Requirement> Repeat the entries beneath in their entirety, precisely as given.

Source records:
`src/rtl/trio_pkg.sv`:
```
package trio_pkg;

  typedef enum logic [1:0] {
    LVL_LOW  = 2'd0,
    LVL_MID  = 2'd1,
    LVL_HIGH = 2'd2
  } lvl_e;

  // phase: 0 = x, 1 = y, 2 = z ; neg: sign of the state
  typedef struct packed {
    logic       neg;
    logic [1:0] phase;
  } line_st_t;

  typedef struct packed {
    logic flip;
    logic rot;
    logic pol;
  } sym_code_t;

  localparam line_st_t ST_POS_X = '{neg: 1'b0, phase: 2'd0};

  function automatic sym_code_t sym_encode(input logic [2:0] digit);
    sym_code_t c;
    if (digit == 3'd4) c = '{flip: 1'b1, rot: 1'b0, pol: 1'b0};
    else               c = '{flip: 1'b0, rot: digit[1], pol: digit[0]};
    return c;
  endfunction

  function automatic logic [1:0] phase_step(input logic [1:0] p, input logic fwd);
    logic [1:0] r;
    if (fwd) r = (p == 2'd2) ? 2'd0 : p + 2'd1;
    else     r = (p == 2'd0) ? 2'd2 : p - 2'd1;
    return r;
  endfunction

  function automatic line_st_t apply_sym(input line_st_t s, input sym_code_t c);
    line_st_t n;
    if (c.flip) begin
      n.phase = s.phase;
      n.neg   = ~s.neg;
    end else begin
      n.phase = phase_step(s.phase, c.rot);
      n.neg   = s.neg ^ c.pol;
    end
    return n;
  endfunction

  // level of wire w (0=A,1=B,2=C) in state s
  function automatic lvl_e wire_level(input line_st_t s, input int w);
    lvl_e l;
    if (w == int'(s.phase))                          l = s.neg ? LVL_LOW : LVL_HIGH;
    else if (w == int'(phase_step(s.phase, 1'b1)))   l = s.neg ? LVL_HIGH : LVL_LOW;
    else                                             l = LVL_MID;
    return l;
  endfunction

endpackage

```
`src/rtl/trio_digit_mapper.sv`:
```
module trio_digit_mapper #(
  parameter int WORD_W = 16,
  parameter int SYMS   = 7
) (
  input  logic              clk,
  input  logic              rst_n,
  input  logic              in_valid,
  input  logic [WORD_W-1:0] in_word,
  output logic              in_ready,
  output logic              sym_valid,
  output logic [2:0]        sym_digit
);
  localparam int IDX_W = $clog2(SYMS);
  localparam logic [IDX_W-1:0] LAST_IDX = IDX_W'(SYMS - 1);

  logic              busy;
  logic [IDX_W-1:0]  idx;
  logic [WORD_W-1:0] word_q;
  logic              last_sym;
  logic              accept;

  // base-5 digit number idx, counted from the most significant end
  function automatic logic [2:0] digit_at(input logic [WORD_W-1:0] w,
                                          input logic [IDX_W-1:0] k);
    logic [WORD_W-1:0] v;
    v = w;
    for (int j = 0; j < SYMS; j++)
      if (j < (SYMS - 1 - int'(k))) v = v / WORD_W'(5);
    return 3'(v % WORD_W'(5));
  endfunction

  assign last_sym  = busy && (idx == LAST_IDX);
  assign in_ready  = !busy || last_sym;
  assign accept    = in_valid && in_ready;
  assign sym_valid = busy;
  assign sym_digit = digit_at(word_q, idx);

  always_ff @(posedge clk or negedge rst_n) begin
    if (!rst_n) begin
      busy   <= 1'b0;
      idx    <= '0;
      word_q <= '0;
    end else if (accept) begin
      busy   <= 1'b1;
      idx    <= '0;
      word_q <= in_word;
    end else if (busy) begin
      if (last_sym) busy <= 1'b0;
      else          idx  <= idx + 1'b1;
    end
  end

  // ready stays low inside a group until its last symbol
  p_ready_low_in_group_r8: assert property (@(posedge clk) disable iff (!rst_n)
    (busy && idx != LAST_IDX) |-> !in_ready);

  // a word held in flight is not replaced before the group ends
  p_word_held_r9: assert property (@(posedge clk) disable iff (!rst_n)
    (busy && !last_sym) |=> $stable(word_q));

  // symbol index never leaves the group
  p_idx_in_range_r3: assert property (@(posedge clk) disable iff (!rst_n)
    idx <= LAST_IDX);

endmodule

```
`src/rtl/trio_state_encoder.sv`:
```
module trio_state_encoder
  import trio_pkg::*;
(
  input  logic       clk,
  input  logic       rst_n,
  input  logic       sym_valid,
  input  logic [2:0] sym_digit,
  output logic [1:0] lvl_out [3]
);
  line_st_t  state;
  sym_code_t code;

  assign code = sym_encode(sym_digit);

  always_ff @(posedge clk or negedge rst_n) begin
    if (!rst_n)         state <= ST_POS_X;
    else if (sym_valid) state <= apply_sym(state, code);
  end

  for (genvar w = 0; w < 3; w++) begin : g_wire
    assign lvl_out[w] = wire_level(state, w);
  end

  // every symbol moves the line to a different state
  p_state_moves_r10: assert property (@(posedge clk) disable iff (!rst_n)
    sym_valid |=> (state != $past(state)));

  // with no symbol the line holds
  p_state_holds_r9: assert property (@(posedge clk) disable iff (!rst_n)
    !sym_valid |=> $stable(state));

  // three distinct legal levels on the wires
  p_levels_distinct_r2: assert property (@(posedge clk) disable iff (!rst_n)
    (lvl_out[0] != lvl_out[1]) && (lvl_out[1] != lvl_out[2]) &&
    (lvl_out[0] != lvl_out[2]) && (lvl_out[0] != 2'd3) &&
    (lvl_out[1] != 2'd3) && (lvl_out[2] != 2'd3));

  // a flip keeps the phase
  p_flip_keeps_phase_r5: assert property (@(posedge clk) disable iff (!rst_n)
    (sym_valid && code.flip) |=> (state.phase == $past(state.phase)));

  // a non-flip symbol changes the phase
  p_rotate_moves_phase_r6: assert property (@(posedge clk) disable iff (!rst_n)
    (sym_valid && !code.flip) |=> (state.phase != $past(state.phase)));

  // R1 is covered at the ports by the bench; state sanity here
  p_phase_legal_r7: assert property (@(posedge clk) disable iff (!rst_n)
    state.phase != 2'd3);

endmodule

```
`src/rtl/trio_lane_tx.sv`:
```
module trio_lane_tx #(
  parameter int WORD_W = 16,
  parameter int SYMS   = 7
) (
  input  logic              clk,
  input  logic              rst_n,
  input  logic              in_valid,
  input  logic [WORD_W-1:0] in_word,
  output logic              in_ready,
  output logic [1:0]        wire_a,
  output logic [1:0]        wire_b,
  output logic [1:0]        wire_c
);
  logic       sym_valid;
  logic [2:0] sym_digit;
  logic [1:0] lvl [3];

  trio_digit_mapper #(.WORD_W(WORD_W), .SYMS(SYMS)) u_mapper (
    .clk       (clk),
    .rst_n     (rst_n),
    .in_valid  (in_valid),
    .in_word   (in_word),
    .in_ready  (in_ready),
    .sym_valid (sym_valid),
    .sym_digit (sym_digit)
  );

  trio_state_encoder u_encoder (
    .clk       (clk),
    .rst_n     (rst_n),
    .sym_valid (sym_valid),
    .sym_digit (sym_digit),
    .lvl_out   (lvl)
  );

  assign wire_a = lvl[0];
  assign wire_b = lvl[1];
  assign wire_c = lvl[2];

  // ready never falls while idle without an accepted word
  p_ready_after_idle_r8: assert property (@(posedge clk) disable iff (!rst_n)
    (in_ready && !in_valid) |=> in_ready);

endmodule

```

Solution to the problem>
`src/rtl/trio_pkg.sv`:
```
package trio_pkg;

  typedef enum logic [1:0] {
    LVL_LOW  = 2'd0,
    LVL_MID  = 2'd1,
    LVL_HIGH = 2'd2
  } lvl_e;

  // phase: 0 = x, 1 = y, 2 = z ; neg: sign of the state
  typedef struct packed {
    logic       neg;
    logic [1:0] phase;
  } line_st_t;

  typedef struct packed {
    logic flip;
    logic rot;
    logic pol;
  } sym_code_t;

  localparam line_st_t ST_POS_X = '{neg: 1'b0, phase: 2'd0};

  function automatic sym_code_t sym_encode(input logic [2:0] digit);
    sym_code_t c;
    if (digit == 3'd4) c = '{flip: 1'b1, rot: 1'b0, pol: 1'b0};
    else               c = '{flip: 1'b0, rot: digit[1], pol: digit[0]};
    return c;
  endfunction

  function automatic logic [1:0] phase_step(input logic [1:0] p, input logic fwd);
    logic [1:0] r;
    if (fwd) r = (p == 2'd2) ? 2'd0 : p + 2'd1;
    else     r = (p == 2'd0) ? 2'd2 : p - 2'd1;
    return r;
  endfunction

  function automatic line_st_t apply_sym(input line_st_t s, input sym_code_t c);
    line_st_t n;
    if (c.flip) begin
      n.phase = s.phase;
      n.neg   = ~s.neg;
    end else begin
      n.phase = phase_step(s.phase, c.rot);
      n.neg   = s.neg ^ c.pol;
    end
    return n;
  endfunction

  // level of wire w (0=A,1=B,2=C) in state s
  function automatic lvl_e wire_level(input line_st_t s, input int w);
    lvl_e l;
    if (w == int'(s.phase))                          l = s.neg ? LVL_LOW : LVL_HIGH;
    else if (w == int'(phase_step(s.phase, 1'b1)))   l = s.neg ? LVL_HIGH : LVL_LOW;
    else                                             l = LVL_MID;
    return l;
  endfunction

endpackage

```
`src/rtl/trio_digit_mapper.sv`:
```
module trio_digit_mapper #(
  parameter int WORD_W = 16,
  parameter int SYMS   = 7
) (
  input  logic              clk,
  input  logic              rst_n,
  input  logic              in_valid,
  input  logic [WORD_W-1:0] in_word,
  output logic              in_ready,
  output logic              sym_valid,
  output logic [2:0]        sym_digit
);
  localparam int IDX_W = $clog2(SYMS);
  localparam logic [IDX_W-1:0] LAST_IDX = IDX_W'(SYMS - 1);

  logic              busy;
  logic [IDX_W-1:0]  idx;
  logic [WORD_W-1:0] word_q;
  logic              last_sym;
  logic              accept;

  // base-5 digit number idx, counted from the most significant end
  function automatic logic [2:0] digit_at(input logic [WORD_W-1:0] w,
                                          input logic [IDX_W-1:0] k);
    logic [WORD_W-1:0] v;
    v = w;
    for (int j = 0; j < SYMS; j++)
      if (j < (SYMS - 1 - int'(k))) v = v / WORD_W'(5);
    return 3'(v % WORD_W'(5));
  endfunction

  assign last_sym  = busy && (idx == LAST_IDX);
  assign in_ready  = !busy || last_sym;
  assign accept    = in_valid && in_ready;
  assign sym_valid = busy;
  assign sym_digit = digit_at(word_q, idx);

  always_ff @(posedge clk or negedge rst_n) begin
    if (!rst_n) begin
      busy   <= 1'b0;
      idx    <= '0;
      word_q <= '0;
    end else if (accept) begin
      busy   <= 1'b1;
      idx    <= '0;
      word_q <= in_word;
    end else if (busy) begin
      if (last_sym) busy <= 1'b0;
      else          idx  <= idx + 1'b1;
    end
  end

  // ready stays low inside a group until its last symbol
  p_ready_low_in_group_r8: assert property (@(posedge clk) disable iff (!rst_n)
    (busy && idx != LAST_IDX) |-> !in_ready);

  // a word held in flight is not replaced before the group ends
  p_word_held_r9: assert property (@(posedge clk) disable iff (!rst_n)
    (busy && !last_sym) |=> $stable(word_q));

  // symbol index never leaves the group
  p_idx_in_range_r3: assert property (@(posedge clk) disable iff (!rst_n)
    idx <= LAST_IDX);

endmodule

```
`src/rtl/trio_state_encoder.sv`:
```
module trio_state_encoder
  import trio_pkg::*;
(
  input  logic       clk,
  input  logic       rst_n,
  input  logic       sym_valid,
  input  logic [2:0] sym_digit,
  output logic [1:0] lvl_out [3]
);
  line_st_t  state;
  sym_code_t code;

  assign code = sym_encode(sym_digit);

  always_ff @(posedge clk or negedge rst_n) begin
    if (!rst_n)         state <= ST_POS_X;
    else if (sym_valid) state <= apply_sym(state, code);
  end

  for (genvar w = 0; w < 3; w++) begin : g_wire
    assign lvl_out[w] = wire_level(state, w);
  end

  // every symbol moves the line to a different state
  p_state_moves_r10: assert property (@(posedge clk) disable iff (!rst_n)
    sym_valid |=> (state != $past(state)));

  // with no symbol the line holds
  p_state_holds_r9: assert property (@(posedge clk) disable iff (!rst_n)
    !sym_valid |=> $stable(state));

  // three distinct legal levels on the wires
  p_levels_distinct_r2: assert property (@(posedge clk) disable iff (!rst_n)
    (lvl_out[0] != lvl_out[1]) && (lvl_out[1] != lvl_out[2]) &&
    (lvl_out[0] != lvl_out[2]) && (lvl_out[0] != 2'd3) &&
    (lvl_out[1] != 2'd3) && (lvl_out[2] != 2'd3));

  // a flip keeps the phase
  p_flip_keeps_phase_r5: assert property (@(posedge clk) disable iff (!rst_n)
    (sym_valid && code.flip) |=> (state.phase == $past(state.phase)));

  // a non-flip symbol changes the phase
  p_rotate_moves_phase_r6: assert property (@(posedge clk) disable iff (!rst_n)
    (sym_valid && !code.flip) |=> (state.phase != $past(state.phase)));

  // R1 is covered at the ports by the bench; state sanity here
  p_phase_legal_r7: assert property (@(posedge clk) disable iff (!rst_n)
    state.phase != 2'd3);

endmodule

```
`src/rtl/trio_lane_tx.sv`:
```
module trio_lane_tx #(
  parameter int WORD_W = 16,
  parameter int SYMS   = 7
) (
  input  logic              clk,
  input  logic              rst_n,
  input  logic              in_valid,
  input  logic [WORD_W-1:0] in_word,
  output logic              in_ready,
  output logic [1:0]        wire_a,
  output logic [1:0]        wire_b,
  output logic [1:0]        wire_c
);
  logic       sym_valid;
  logic [2:0] sym_digit;
  logic [1:0] lvl [3];

  trio_digit_mapper #(.WORD_W(WORD_W), .SYMS(SYMS)) u_mapper (
    .clk       (clk),
    .rst_n     (rst_n),
    .in_valid  (in_valid),
    .in_word   (in_word),
    .in_ready  (in_ready),
    .sym_valid (sym_valid),
    .sym_digit (sym_digit)
  );

  trio_state_encoder u_encoder (
    .clk       (clk),
    .rst_n     (rst_n),
    .sym_valid (sym_valid),
    .sym_digit (sym_digit),
    .lvl_out   (lvl)
  );

  assign wire_a = lvl[0];
  assign wire_b = lvl[1];
  assign wire_c = lvl[2];

  // ready never falls while idle without an accepted word
  p_ready_after_idle_r8: assert property (@(posedge clk) disable iff (!rst_n)
    (in_ready && !in_valid) |=> in_ready);

endmodule

```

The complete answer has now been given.